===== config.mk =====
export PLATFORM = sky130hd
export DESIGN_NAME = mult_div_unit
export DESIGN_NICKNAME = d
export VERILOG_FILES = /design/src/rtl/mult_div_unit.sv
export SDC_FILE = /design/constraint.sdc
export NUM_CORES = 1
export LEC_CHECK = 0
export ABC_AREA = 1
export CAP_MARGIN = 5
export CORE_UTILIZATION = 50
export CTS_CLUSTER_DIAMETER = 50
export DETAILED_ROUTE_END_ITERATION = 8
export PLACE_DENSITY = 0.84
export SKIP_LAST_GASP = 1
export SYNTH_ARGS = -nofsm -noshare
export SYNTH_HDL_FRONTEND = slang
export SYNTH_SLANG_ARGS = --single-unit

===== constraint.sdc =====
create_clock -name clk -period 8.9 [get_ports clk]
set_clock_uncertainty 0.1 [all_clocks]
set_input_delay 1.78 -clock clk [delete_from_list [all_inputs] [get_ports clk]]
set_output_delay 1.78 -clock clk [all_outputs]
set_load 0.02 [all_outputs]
--
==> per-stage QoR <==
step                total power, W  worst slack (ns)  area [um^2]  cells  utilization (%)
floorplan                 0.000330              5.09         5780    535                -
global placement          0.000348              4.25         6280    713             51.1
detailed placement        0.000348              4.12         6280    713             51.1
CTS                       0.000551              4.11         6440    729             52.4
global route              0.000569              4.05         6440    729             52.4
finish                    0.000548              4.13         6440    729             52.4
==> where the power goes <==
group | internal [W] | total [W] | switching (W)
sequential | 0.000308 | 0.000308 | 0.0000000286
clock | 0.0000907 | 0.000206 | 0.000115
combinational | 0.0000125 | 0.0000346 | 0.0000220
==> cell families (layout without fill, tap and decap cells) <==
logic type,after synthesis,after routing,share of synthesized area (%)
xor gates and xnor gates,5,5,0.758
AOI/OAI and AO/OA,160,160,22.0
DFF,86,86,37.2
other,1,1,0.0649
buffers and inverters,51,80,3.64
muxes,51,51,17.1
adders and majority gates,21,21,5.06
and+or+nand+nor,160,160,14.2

--- TASK TO CARRY OUT ---
Please, from the entries above, set down exactly the lines from the one containing "where the power" through the one containing "and+or+nand+nor,160,160,14.2", and only those.

--- WRITTEN ANSWER ---
==> where the power goes <==
group | internal [W] | total [W] | switching (W)
sequential | 0.000308 | 0.000308 | 0.0000000286
clock | 0.0000907 | 0.000206 | 0.000115
combinational | 0.0000125 | 0.0000346 | 0.0000220
==> cell families (layout without fill, tap and decap cells) <==
logic type,after synthesis,after routing,share of synthesized area (%)
xor gates and xnor gates,5,5,0.758
AOI/OAI and AO/OA,160,160,22.0
DFF,86,86,37.2
other,1,1,0.0649
buffers and inverters,51,80,3.64
muxes,51,51,17.1
adders and majority gates,21,21,5.06
and+or+nand+nor,160,160,14.2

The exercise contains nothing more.